Diagnosing Glaucoma

Your eye doctor has a variety of diagnostic tools which aid in determining whether or not you have glaucoma — even before you have any symptoms. Let us explore these tools and what they do.

The Tonometer

The tonometer measures the pressure in your eye. Your doctor places a numbing eye drop in your eye. Then you sit at a slit-lamp, resting your chin and forehead on a support that keeps your head steady. The lamp, which lets your doctor see a magnified view of your eye, is moved forward until the tonometer, a plastic prism, barely touches the cornea to measure your Intraocular Pressure (IOP). The test is quick, easy and painless.

The Pachymeter 

The pachymeter measures central corneal thickness (CCT). Like the tonometer, your doctor will first anesthetize your eyes. Then a small probe will be placed perpendicular to the central cornea.

CCT is an important measure and helps your eye doctor interpret your IOP levels. Some people with thin central corneal thickness will have pressures that are actually higher than when measured by tonometry. Likewise, those with thick CCT will have a true IOP that is lower than that measured. Measuring your central corneal thickness is also important since recent studies have found that thin CCT is a strong predictor of developing glaucoma in patients with high IOP.

Visual Field Test 

The visual field test is an important measure of the extent of damage to your optic nerve. In glaucoma, it is the peripheral (side) vision that is most commonly affected first. Testing your visual field lets your doctor know if peripheral vision is being lost.

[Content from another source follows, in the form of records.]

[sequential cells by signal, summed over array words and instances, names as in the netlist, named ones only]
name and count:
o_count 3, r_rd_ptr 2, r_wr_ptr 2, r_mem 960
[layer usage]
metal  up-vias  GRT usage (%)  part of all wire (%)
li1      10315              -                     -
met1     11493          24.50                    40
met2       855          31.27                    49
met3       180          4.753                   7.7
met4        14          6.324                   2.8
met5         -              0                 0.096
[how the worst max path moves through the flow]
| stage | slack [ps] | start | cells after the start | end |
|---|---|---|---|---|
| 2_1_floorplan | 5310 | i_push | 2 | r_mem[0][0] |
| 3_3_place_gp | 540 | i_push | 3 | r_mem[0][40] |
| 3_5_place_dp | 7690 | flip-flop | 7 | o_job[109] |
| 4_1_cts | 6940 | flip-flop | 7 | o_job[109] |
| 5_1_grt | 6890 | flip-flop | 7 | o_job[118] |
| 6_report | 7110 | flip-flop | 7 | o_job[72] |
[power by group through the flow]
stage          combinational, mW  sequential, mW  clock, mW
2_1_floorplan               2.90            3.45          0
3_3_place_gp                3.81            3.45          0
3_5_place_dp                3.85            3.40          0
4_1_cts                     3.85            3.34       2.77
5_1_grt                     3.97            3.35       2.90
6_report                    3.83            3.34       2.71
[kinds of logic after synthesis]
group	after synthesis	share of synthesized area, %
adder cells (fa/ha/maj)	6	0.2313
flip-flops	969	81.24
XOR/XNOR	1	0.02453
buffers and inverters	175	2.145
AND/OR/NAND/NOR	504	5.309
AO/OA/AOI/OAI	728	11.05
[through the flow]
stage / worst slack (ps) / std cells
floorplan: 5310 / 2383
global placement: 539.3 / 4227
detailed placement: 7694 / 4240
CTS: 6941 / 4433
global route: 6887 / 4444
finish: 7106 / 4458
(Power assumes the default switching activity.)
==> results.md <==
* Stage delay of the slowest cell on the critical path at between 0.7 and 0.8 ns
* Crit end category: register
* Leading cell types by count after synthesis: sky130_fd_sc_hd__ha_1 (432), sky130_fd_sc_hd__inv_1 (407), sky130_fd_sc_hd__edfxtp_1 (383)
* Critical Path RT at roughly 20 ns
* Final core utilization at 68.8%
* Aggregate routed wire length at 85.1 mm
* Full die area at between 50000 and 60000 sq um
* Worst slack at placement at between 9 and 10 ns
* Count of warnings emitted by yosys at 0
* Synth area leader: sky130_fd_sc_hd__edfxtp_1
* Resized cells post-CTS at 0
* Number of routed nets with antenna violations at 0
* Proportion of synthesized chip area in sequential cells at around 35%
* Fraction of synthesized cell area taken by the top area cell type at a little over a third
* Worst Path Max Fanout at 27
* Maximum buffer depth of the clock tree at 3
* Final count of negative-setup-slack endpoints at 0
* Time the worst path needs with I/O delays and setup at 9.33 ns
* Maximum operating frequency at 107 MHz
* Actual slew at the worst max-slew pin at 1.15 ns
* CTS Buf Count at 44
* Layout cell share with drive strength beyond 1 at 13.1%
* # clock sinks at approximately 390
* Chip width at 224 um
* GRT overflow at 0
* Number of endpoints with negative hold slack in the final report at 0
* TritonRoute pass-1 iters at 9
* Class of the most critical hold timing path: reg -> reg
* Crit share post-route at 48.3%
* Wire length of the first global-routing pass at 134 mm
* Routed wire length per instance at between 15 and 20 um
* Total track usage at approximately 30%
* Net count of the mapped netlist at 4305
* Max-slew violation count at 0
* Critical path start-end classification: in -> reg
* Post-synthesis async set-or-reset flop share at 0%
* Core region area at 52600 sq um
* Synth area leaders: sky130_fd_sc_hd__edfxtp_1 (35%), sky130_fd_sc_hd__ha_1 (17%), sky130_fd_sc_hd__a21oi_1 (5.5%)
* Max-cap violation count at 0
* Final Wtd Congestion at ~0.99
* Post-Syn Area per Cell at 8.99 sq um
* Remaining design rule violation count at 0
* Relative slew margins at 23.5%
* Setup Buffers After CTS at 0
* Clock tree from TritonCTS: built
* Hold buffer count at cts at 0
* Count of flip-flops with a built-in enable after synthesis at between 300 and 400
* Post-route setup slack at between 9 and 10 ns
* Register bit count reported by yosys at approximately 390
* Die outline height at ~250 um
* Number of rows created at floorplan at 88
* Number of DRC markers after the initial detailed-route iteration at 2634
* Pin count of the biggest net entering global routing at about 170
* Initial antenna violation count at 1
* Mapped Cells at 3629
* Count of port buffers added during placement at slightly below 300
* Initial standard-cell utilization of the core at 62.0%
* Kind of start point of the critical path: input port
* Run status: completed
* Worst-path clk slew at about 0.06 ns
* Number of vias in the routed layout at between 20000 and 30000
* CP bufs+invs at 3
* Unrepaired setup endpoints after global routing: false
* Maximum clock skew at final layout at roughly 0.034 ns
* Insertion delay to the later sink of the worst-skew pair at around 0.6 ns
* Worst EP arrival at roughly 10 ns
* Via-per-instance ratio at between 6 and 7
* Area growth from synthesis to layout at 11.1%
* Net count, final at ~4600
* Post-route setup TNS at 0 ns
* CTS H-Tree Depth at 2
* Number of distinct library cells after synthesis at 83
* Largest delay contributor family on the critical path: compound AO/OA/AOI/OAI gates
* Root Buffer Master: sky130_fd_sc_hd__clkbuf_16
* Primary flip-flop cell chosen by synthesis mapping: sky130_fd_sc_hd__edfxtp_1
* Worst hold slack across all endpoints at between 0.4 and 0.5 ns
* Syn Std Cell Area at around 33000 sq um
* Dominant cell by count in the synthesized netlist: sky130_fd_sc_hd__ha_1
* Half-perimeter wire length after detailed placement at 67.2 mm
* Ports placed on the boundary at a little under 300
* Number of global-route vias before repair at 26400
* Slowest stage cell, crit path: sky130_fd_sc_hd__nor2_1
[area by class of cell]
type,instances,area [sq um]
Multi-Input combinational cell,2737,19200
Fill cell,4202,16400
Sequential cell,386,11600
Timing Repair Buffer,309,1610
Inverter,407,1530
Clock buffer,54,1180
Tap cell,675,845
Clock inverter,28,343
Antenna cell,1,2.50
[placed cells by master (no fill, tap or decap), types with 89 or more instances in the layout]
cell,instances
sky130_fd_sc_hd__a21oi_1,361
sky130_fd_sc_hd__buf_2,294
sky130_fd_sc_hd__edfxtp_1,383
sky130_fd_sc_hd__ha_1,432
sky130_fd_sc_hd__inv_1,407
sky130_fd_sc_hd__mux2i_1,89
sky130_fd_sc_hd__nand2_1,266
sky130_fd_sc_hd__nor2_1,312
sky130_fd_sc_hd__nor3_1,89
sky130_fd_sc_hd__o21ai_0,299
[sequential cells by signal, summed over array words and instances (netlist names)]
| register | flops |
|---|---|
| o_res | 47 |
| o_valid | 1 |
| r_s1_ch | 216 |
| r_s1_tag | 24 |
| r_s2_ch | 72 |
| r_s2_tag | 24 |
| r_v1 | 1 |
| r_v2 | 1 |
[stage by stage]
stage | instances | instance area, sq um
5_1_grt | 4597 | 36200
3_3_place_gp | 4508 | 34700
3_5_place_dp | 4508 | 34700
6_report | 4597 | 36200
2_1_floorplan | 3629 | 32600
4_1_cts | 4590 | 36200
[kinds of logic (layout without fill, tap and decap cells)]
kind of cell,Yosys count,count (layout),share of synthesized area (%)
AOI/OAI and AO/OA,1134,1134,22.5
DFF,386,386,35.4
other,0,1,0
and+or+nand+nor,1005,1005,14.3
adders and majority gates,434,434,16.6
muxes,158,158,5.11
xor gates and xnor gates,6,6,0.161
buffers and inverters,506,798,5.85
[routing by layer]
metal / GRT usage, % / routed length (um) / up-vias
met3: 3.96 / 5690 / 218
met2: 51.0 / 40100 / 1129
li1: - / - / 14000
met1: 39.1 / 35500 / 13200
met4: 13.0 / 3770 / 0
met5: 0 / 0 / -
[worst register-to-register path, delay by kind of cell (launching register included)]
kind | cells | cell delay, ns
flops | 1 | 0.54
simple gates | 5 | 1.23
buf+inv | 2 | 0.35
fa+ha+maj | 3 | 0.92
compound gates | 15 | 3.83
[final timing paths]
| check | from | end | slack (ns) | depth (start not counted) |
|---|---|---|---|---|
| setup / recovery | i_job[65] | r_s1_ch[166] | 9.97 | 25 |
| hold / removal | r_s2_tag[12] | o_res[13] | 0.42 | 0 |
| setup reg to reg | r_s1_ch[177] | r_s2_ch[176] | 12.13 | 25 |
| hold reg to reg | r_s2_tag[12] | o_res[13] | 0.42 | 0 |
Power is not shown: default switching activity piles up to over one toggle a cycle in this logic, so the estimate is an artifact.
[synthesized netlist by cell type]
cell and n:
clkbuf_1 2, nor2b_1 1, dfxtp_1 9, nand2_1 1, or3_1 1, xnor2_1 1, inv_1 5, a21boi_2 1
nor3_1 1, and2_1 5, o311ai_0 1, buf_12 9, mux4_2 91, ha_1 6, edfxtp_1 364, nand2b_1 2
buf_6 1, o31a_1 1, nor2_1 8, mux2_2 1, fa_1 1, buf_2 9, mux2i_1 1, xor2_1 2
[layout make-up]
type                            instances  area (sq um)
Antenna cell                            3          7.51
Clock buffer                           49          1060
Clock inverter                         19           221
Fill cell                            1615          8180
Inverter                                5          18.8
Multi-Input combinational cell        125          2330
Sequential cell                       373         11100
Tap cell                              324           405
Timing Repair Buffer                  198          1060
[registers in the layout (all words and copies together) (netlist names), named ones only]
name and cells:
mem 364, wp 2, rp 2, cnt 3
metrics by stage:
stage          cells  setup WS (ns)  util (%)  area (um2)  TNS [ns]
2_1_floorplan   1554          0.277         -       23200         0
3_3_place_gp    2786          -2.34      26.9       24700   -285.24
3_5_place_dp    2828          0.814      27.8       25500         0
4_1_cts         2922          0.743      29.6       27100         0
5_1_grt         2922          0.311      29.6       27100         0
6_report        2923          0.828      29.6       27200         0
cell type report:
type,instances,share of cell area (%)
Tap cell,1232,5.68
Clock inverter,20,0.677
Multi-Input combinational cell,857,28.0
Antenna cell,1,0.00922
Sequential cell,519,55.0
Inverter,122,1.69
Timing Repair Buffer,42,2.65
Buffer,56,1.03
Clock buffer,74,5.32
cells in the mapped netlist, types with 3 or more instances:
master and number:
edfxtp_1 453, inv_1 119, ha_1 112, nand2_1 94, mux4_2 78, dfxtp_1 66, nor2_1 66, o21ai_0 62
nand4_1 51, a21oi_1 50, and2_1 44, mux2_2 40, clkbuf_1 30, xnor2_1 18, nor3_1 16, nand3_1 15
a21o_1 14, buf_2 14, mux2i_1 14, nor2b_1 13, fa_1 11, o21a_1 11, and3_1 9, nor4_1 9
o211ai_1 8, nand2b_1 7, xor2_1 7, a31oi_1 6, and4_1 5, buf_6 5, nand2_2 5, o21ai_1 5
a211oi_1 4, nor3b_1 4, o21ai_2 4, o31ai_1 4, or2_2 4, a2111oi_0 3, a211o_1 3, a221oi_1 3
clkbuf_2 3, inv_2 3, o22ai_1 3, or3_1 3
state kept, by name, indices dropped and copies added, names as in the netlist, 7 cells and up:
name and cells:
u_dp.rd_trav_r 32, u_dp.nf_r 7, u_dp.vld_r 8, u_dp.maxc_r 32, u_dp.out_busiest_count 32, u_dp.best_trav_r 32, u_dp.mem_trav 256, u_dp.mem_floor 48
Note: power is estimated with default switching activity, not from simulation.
### src/design/sks_pkg.sv
`timescale 1ns / 1ps
`default_nettype none
// ----------------------------------------------------------------------------
// sks_pkg
// Shared constants, types and the microcode table of the sorted key search.
// ----------------------------------------------------------------------------
package sks_pkg;

  localparam int TABLE_DEPTH = 1024;
  localparam int IDX_W       = (TABLE_DEPTH > 1) ? $clog2(TABLE_DEPTH) : 1;
  localparam int CNT_W       = $clog2(TABLE_DEPTH + 1);

  localparam int KEY_W    = 64;
  localparam int CMD_W    = 2;
  localparam int FLAGS_W  = 3;
  localparam int STATUS_W = 2;
  localparam int INDEX_W  = 10;

  localparam int S_TDATA_W = 64;
  localparam int S_TUSER_W = 5;
  localparam int M_TDATA_W = 80;
  localparam int M_TUSER_W = 2;

  localparam logic [CMD_W-1:0] CMD_CLEAR  = 2'd0;
  localparam logic [CMD_W-1:0] CMD_APPEND = 2'd1;
  localparam logic [CMD_W-1:0] CMD_SEARCH = 2'd2;

  localparam int FLAG_EQ_BIT = 0;
  localparam int FLAG_GT_BIT = 1;
  localparam int FLAG_LT_BIT = 2;

  localparam logic [STATUS_W-1:0] ST_OK        = 2'd0;
  localparam logic [STATUS_W-1:0] ST_NOT_FOUND = 2'd1;
  localparam logic [STATUS_W-1:0] ST_FULL      = 2'd2;

  typedef enum logic [4:0] {
    U_IDLE, U_DISP, U_DISP2, U_DISP3, U_CLR, U_NOP, U_APP, U_APP_FULL, U_APP_WR,
    U_PROBE, U_CMP, U_HIT, U_HIT_EQ, U_HIT2, U_HIT_GT, U_HIT_LT, U_MISS,
    U_MISS_GT, U_MISS2, U_PICK_LT, U_RD_LO, U_RD_LOM1, U_FETCH, U_NOTF, U_DONE
  } step_t;

  typedef enum logic [3:0] {
    C_ALWAYS, C_NO_IN, C_CMD_CLR, C_CMD_APP, C_CMD_SRCH, C_FULL, C_LO_GE_HI,
    C_KEY_EQ, C_FLAG_EQ, C_FLAG_GT, C_FLAG_LT, C_LO_LT_N, C_LO_ZERO, C_OUT_BUSY
  } cond_t;

  typedef enum logic [1:0] {A_MID, A_LO, A_LOM1, A_CNT} addr_sel_t;
  typedef enum logic [1:0] {CN_HOLD, CN_CLR, CN_INC} cnt_op_t;
  typedef enum logic [1:0] {LO_HOLD, LO_CMP, LO_MID1, LO_MID} lo_op_t;
  typedef enum logic [2:0] {R_NONE, R_ZERO, R_NOTF, R_FULL, R_APPEND, R_RAM} res_op_t;

  typedef struct packed {
    addr_sel_t addr_sel;
    logic      rd_en;
    logic      wr_en;
    cnt_op_t   cnt_op;
    lo_op_t    lo_op;
    res_op_t   res_op;
    logic      out_load;
  } ctl_t;

  typedef struct packed {
    step_t t_true;
    step_t t_false;
    cond_t cond;
    ctl_t  ctl;
  } uword_t;

  // datapath status seen by the branch logic
  typedef struct packed {
    logic in_valid;
    logic cmd_clr;
    logic cmd_app;
    logic cmd_srch;
    logic full;
    logic lo_ge_hi;
    logic key_eq;
    logic flag_eq;
    logic flag_gt;
    logic flag_lt;
    logic lo_lt_n;
    logic lo_zero;
    logic out_busy;
  } stat_t;

  localparam ctl_t CTL_NOP = '{addr_sel: A_MID, rd_en: 1'b0, wr_en: 1'b0,
                               cnt_op: CN_HOLD, lo_op: LO_HOLD, res_op: R_NONE,
                               out_load: 1'b0};

  function automatic uword_t ucode(step_t s);
    uword_t w;
    w.ctl     = CTL_NOP;
    w.cond    = C_ALWAYS;
    w.t_true  = U_IDLE;
    w.t_false = U_IDLE;
    case (s)
      U_IDLE: begin
        w.cond = C_NO_IN; w.t_true = U_IDLE; w.t_false = U_DISP;
      end
      U_DISP: begin
        w.cond = C_CMD_CLR; w.t_true = U_CLR; w.t_false = U_DISP2;
      end
      U_DISP2: begin
        w.cond = C_CMD_APP; w.t_true = U_APP; w.t_false = U_DISP3;
      end
      U_DISP3: begin
        w.cond = C_CMD_SRCH; w.t_true = U_PROBE; w.t_false = U_NOP;
      end
      U_CLR: begin
        w.ctl.cnt_op = CN_CLR; w.ctl.res_op = R_ZERO; w.t_true = U_DONE;
      end
      U_NOP: begin
        w.ctl.res_op = R_ZERO; w.t_true = U_DONE;
      end
      U_APP: begin
        w.cond = C_FULL; w.t_true = U_APP_FULL; w.t_false = U_APP_WR;
      end
      U_APP_FULL: begin
        w.ctl.res_op = R_FULL; w.t_true = U_DONE;
      end
      U_APP_WR: begin
        w.ctl.addr_sel = A_CNT; w.ctl.wr_en = 1'b1; w.ctl.cnt_op = CN_INC;
        w.ctl.res_op = R_APPEND; w.t_true = U_DONE;
      end
      U_PROBE: begin
        w.ctl.addr_sel = A_MID; w.ctl.rd_en = 1'b1;
        w.cond = C_LO_GE_HI; w.t_true = U_MISS; w.t_false = U_CMP;
      end
      U_CMP: begin
        w.ctl.lo_op = LO_CMP;
        w.cond = C_KEY_EQ; w.t_true = U_HIT; w.t_false = U_PROBE;
      end
      U_HIT: begin
        w.cond = C_FLAG_EQ; w.t_true = U_HIT_EQ; w.t_false = U_HIT2;
      end
      U_HIT_EQ: begin
        w.ctl.addr_sel = A_MID; w.ctl.rd_en = 1'b1; w.t_true = U_FETCH;
      end
      U_HIT2: begin
        w.cond = C_FLAG_GT; w.t_true = U_HIT_GT; w.t_false = U_HIT_LT;
      end
      U_HIT_GT: begin
        w.ctl.lo_op = LO_MID1; w.t_true = U_MISS;
      end
      U_HIT_LT: begin
        w.ctl.lo_op = LO_MID; w.t_true = U_PICK_LT;
      end
      U_MISS: begin
        w.cond = C_FLAG_GT; w.t_true = U_MISS_GT; w.t_false = U_MISS2;
      end
      U_MISS_GT: begin
        w.cond = C_LO_LT_N; w.t_true = U_RD_LO; w.t_false = U_NOTF;
      end
      U_MISS2: begin
        w.cond = C_FLAG_LT; w.t_true = U_PICK_LT; w.t_false = U_NOTF;
      end
      U_PICK_LT: begin
        w.cond = C_LO_ZERO; w.t_true = U_NOTF; w.t_false = U_RD_LOM1;
      end
      U_RD_LO: begin
        w.ctl.addr_sel = A_LO; w.ctl.rd_en = 1'b1; w.t_true = U_FETCH;
      end
      U_RD_LOM1: begin
        w.ctl.addr_sel = A_LOM1; w.ctl.rd_en = 1'b1; w.t_true = U_FETCH;
      end
      U_FETCH: begin
        w.ctl.res_op = R_RAM; w.t_true = U_DONE;
      end
      U_NOTF: begin
        w.ctl.res_op = R_NOTF; w.t_true = U_DONE;
      end
      U_DONE: begin
        w.ctl.out_load = 1'b1;
        w.cond = C_OUT_BUSY; w.t_true = U_DONE; w.t_false = U_IDLE;
      end
      default: begin
        w.t_true = U_IDLE; w.t_false = U_IDLE;
      end
    endcase
    return w;
  endfunction

endpackage
`default_nettype wire

### src/design/sks_seq.sv
`timescale 1ns / 1ps
`default_nettype none
// ----------------------------------------------------------------------------
// sks_seq
// Microcode sequencer: step register, control ROM and two-way branch.
// ----------------------------------------------------------------------------
module sks_seq (
  input  wire logic          clk,
  input  wire logic          rst,
  input  wire sks_pkg::stat_t stat,
  output sks_pkg::step_t     step,
  output sks_pkg::ctl_t      ctl
);

  sks_pkg::step_t  step_next;
  sks_pkg::uword_t uw;
  logic            taken;

  always_comb begin
    uw = sks_pkg::ucode(step);
  end

  always_comb begin
    case (uw.cond)
      sks_pkg::C_ALWAYS:   taken = 1'b1;
      sks_pkg::C_NO_IN:    taken = !stat.in_valid;
      sks_pkg::C_CMD_CLR:  taken = stat.cmd_clr;
      sks_pkg::C_CMD_APP:  taken = stat.cmd_app;
      sks_pkg::C_CMD_SRCH: taken = stat.cmd_srch;
      sks_pkg::C_FULL:     taken = stat.full;
      sks_pkg::C_LO_GE_HI: taken = stat.lo_ge_hi;
      sks_pkg::C_KEY_EQ:   taken = stat.key_eq;
      sks_pkg::C_FLAG_EQ:  taken = stat.flag_eq;
      sks_pkg::C_FLAG_GT:  taken = stat.flag_gt;
      sks_pkg::C_FLAG_LT:  taken = stat.flag_lt;
      sks_pkg::C_LO_LT_N:  taken = stat.lo_lt_n;
      sks_pkg::C_LO_ZERO:  taken = stat.lo_zero;
      sks_pkg::C_OUT_BUSY: taken = stat.out_busy;
      default:             taken = 1'b1;
    endcase
    step_next = taken ? uw.t_true : uw.t_false;
  end

  always_comb begin
    ctl = uw.ctl;
  end

  always_ff @(posedge clk) begin
    if (rst) begin
      step <= sks_pkg::U_IDLE;
    end else begin
      step <= step_next;
    end
  end

endmodule
`default_nettype wire

### config.mk
export PLATFORM = sky130hd
export DESIGN_NAME = sks_seq
export DESIGN_NICKNAME = d
export VERILOG_FILES = /design/src/design/sks_pkg.sv /design/src/design/sks_seq.sv
export SDC_FILE = /design/constraint.sdc
export NUM_CORES = 1
export LEC_CHECK = 0
export ABC_AREA = 1
export CAP_MARGIN = 15
export CORE_MARGIN = 2
export CORE_UTILIZATION = 25
export CTS_CLUSTER_SIZE = 24
export DETAILED_ROUTE_END_ITERATION = 6
export DONT_BUFFER_PORTS = 1
export PLACE_DENSITY = 0.48
export SETUP_SLACK_MARGIN = 0.2
export SKIP_CTS_REPAIR_TIMING = 1
export SYNTH_ARGS = -nofsm -noshare
export SYNTH_HDL_FRONTEND = slang
export SYNTH_SLANG_ARGS = --single-unit
### constraint.sdc
create_clock -name clk -period 1.3 [get_ports clk]
set_input_delay 0.195 -clock clk [delete_from_list [all_inputs] [get_ports clk]]
set_output_delay 0.195 -clock clk [all_outputs]
set_load 0.03 [all_outputs]
==> results.sh <==
export IMPL_wire_per_inst_um=13.66
export IMPL_worstPathMaxFanout=8
export IMPL_viasPerCell=4.790
export IMPL_grt_met2_usage_pct=29.51
export IMPL_drt_pass1_iterations=4
export IMPL_antenna_cells=0
export IMPL_coreArea_um2=3606
export IMPL_setup_viol=17
export IMPL_cts_tree="done"
export IMPL_die_height_um=64.94
export IMPL_crit_chain="inv_4 -> nor2_4 -> nand4_1 -> nand2_2"
export IMPL_dp_hpwl_um=2769
export IMPL_yosysTopAreaCellShare_pct=14.15
export IMPL_die_x_um=64.94
export IMPL_clk_pin_slew_ns=0.04
export IMPL_finalMaxSlewViolations=0
export IMPL_antenna_found_initial=0
export IMPL_initial_core_util_pct=25.75
export IMPL_critPathLaunchType="register"
export IMPL_violations="negative setup slack"
export IMPL_grt_max_degree=10
export IMPL_post_place_ws_ns=-0.2553
export IMPL_synth_top_area_cell="nand2_1"
export IMPL_finalWirelength_um=3443
export IMPL_numCtsBuffers=3
export IMPL_rows=22
export IMPL_hp_class="input pin to register"
export IMPL_layout_commonest_cell="buf_4"
export IMPL_yosysWarningCount=0
export IMPL_max_freq_mhz=611.4
export IMPL_port_buffers=0
export IMPL_grt_pass1_wl_um=5237
export IMPL_power_density_nw_per_um2=2291
export IMPL_ant_nets=0
export IMPL_die_area_um2=4217
export IMPL_relSlewSlack_pct=79.47
export IMPL_gp_congestion=0.9425
export IMPL_grt_pass1_vias=1147
export IMPL_synth_cell_types=23
export IMPL_fin_crit_ns=1.636
export IMPL_fin_skew_ns=0.002173
export IMPL_setup_ws_ns=-0.3356
export IMPL_globalRouteOverflowTotal=0
export IMPL_status="finished, violations left"
export IMPL_crit_slowest_cell="dfxtp_4"
export IMPL_grtUsageMet3_pct=2.257
export IMPL_clk_latency_ns=0.22
export IMPL_postSynthCellCount=155
export IMPL_areaGrowthSynthToFinish_pct=77.09
export IMPL_post_route_period_util_pct=125.8
export IMPL_p_leak_nw=0.8142
export IMPL_grtUsageTotal_pct=16.04
export IMPL_tightestPinTransition_ns=0.3069
export IMPL_netlist_area_um2=928.4
export IMPL_slowest_delay_ns=0.40
export IMPL_maxCapViolations=0
export IMPL_h_tree_depth=1
export IMPL_cts_root_buf="clkbuf_8"
export IMPL_p_total_mw=3.767
export IMPL_synth_seq_area_share_pct=10.78
export IMPL_rsz0062_at_grt="true"
export IMPL_drt_iter0_markers=30
export IMPL_clockBufferDepth=2
export IMPL_ys_ff_latch=5
export IMPL_nets=220
export IMPL_final_cell_mix="35 x buf_4, 25 x nand2_1, 13 x nand2_2, 12 x inv_1"
export IMPL_arrival_ns=1.44
export IMPL_drive_above_1_share_pct=59.80
export IMPL_finalHoldViolations=0
export IMPL_irDropWorstVdd_v=0.0008224
export IMPL_ios=32
export IMPL_drc=0
export IMPL_busiest_layer="met2"
export IMPL_end_kind="primary output"
export IMPL_syn_num_nets=170
export IMPL_largest_reg_flops=5
export IMPL_vias=1207
export IMPL_critPathRequiredTime_ns=1.11
export IMPL_synth_avg_cell_area_um2=5.990
export IMPL_synth_area_top_cells="nand2_1 14%, dfxtp_1 11%, inv_1 6.9%, nand4_1 6.7%, nand3_1 6.5%"
export IMPL_cts_sinks=5
export IMPL_top_register="step"
export IMPL_met1_usage_pct=19.06
export IMPL_reg_largest_list="step (5)"
export IMPL_crit_type="register to primary output"
export IMPL_r2r_slack_ns=-0.27
Yosys cell counts:
cell and number:
a21oi_1 7, buf_4 3, buf_6 2, dfxtp_1 5
inv_1 17, inv_2 7, nand2_1 35, nand2_2 7
nand2_4 3, nand3_1 12, nand3_2 3, nand3_4 2
nand4_1 10, nor2_1 15, nor2_2 5, nor2_4 4
nor2_8 1, nor3_1 6, nor3_2 1, nor3_4 1
o211ai_1 2, o21ai_0 5, o22ai_1 2
`config.mk`:
```
export PLATFORM = sky130hd
export DESIGN_NAME = swm_cell
export DESIGN_NICKNAME = d
export VERILOG_FILES = /design/src/rtl/swm_pkg.sv /design/src/rtl/swm_cell.sv
export SDC_FILE = /design/constraint.sdc
export NUM_CORES = 1
export LEC_CHECK = 0
export BUFFER_PORTS_ARGS = -buffer_cell sky130_fd_sc_hd__buf_2
export CAP_MARGIN = 20
export CELL_PAD_IN_SITES_DETAIL_PLACEMENT = 0
export CELL_PAD_IN_SITES_GLOBAL_PLACEMENT = 1
export CORE_MARGIN = 2
export CORE_UTILIZATION = 30
export CTS_BUF_LIST = sky130_fd_sc_hd__clkbuf_4
export DETAILED_ROUTE_END_ITERATION = 6
export PLACE_DENSITY_LB_ADDON = 0.1
export SYNTH_ARGS = -nofsm -noshare
export SYNTH_HDL_FRONTEND = slang
export SYNTH_SLANG_ARGS = --single-unit
```
`constraint.sdc`:
```
create_clock -name clk -period 2.93 [get_ports clk]
set_input_delay 0.879 -clock clk [delete_from_list [all_inputs] [get_ports clk]]
set_output_delay 0.879 -clock clk [all_outputs]
set_load 0.005 [all_outputs]
```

In computerized visual field testing you will be asked to place your chin on a stand which appears before a concave computerized screen. Whenever you see a flash of light appear, you press a buzzer. At the end of this test, your doctor will receive a printout of your field of vision. Software has been developed to help your doctor analyze these tests as well as monitor progression of visual field and peripheral vision loss over successive tests.


Using an instrument called an ophthalmoscope, your eye doctor can look directly through the pupil at the optic nerve. Its color and appearance can indicate whether or not damage from glaucoma is present and how extensive it is. This technique remains important in diagnosing and monitoring glaucoma.

Imaging Technology

There have been significant advances in the highly sophisticated image analysis systems now available to evaluate the optic nerve and retinal nerve fiber layer, the areas of the eye damaged by glaucoma. These devices include scanning laser tomography (e.g. HRT), laser polarimetry (e.g. GDX), and ocular coherence tomography. These instruments can help your doctor by giving a quantitative measure of the anatomical structures in the eye. Photographs of the optic nerve can also be useful to follow the progression of damage over time. Large databases have been established to compare an individual’s anatomic structures to those of other patients in the same age group. This software and technology are developing rapidly and show great promise. However, they have not yet evolved to replace ophthalmoscopy, where the doctor looks directly at the optic nerve.


Your doctor may perform a gonioscopy to closely examine the trabecular meshwork and the angle where fluid drains out of the eye. After dilating and numbing the eye with anesthetic eye drops, the doctor places a special type of hand-held contact lens, with mirrors inside, on the eye. The mirrors enable the doctor to view the interior of the eye from different directions. In this procedure, the doctor can determine whether the angle is open or narrow. Individuals with narrow angles have an increased risk for a sudden closure of the angle, which can cause an acute glaucoma attack. Gonioscopy can also determine if anything, such as abnormal blood vessels or excessive pigment, might be blocking the drainage of the aqueous humor out of the eye.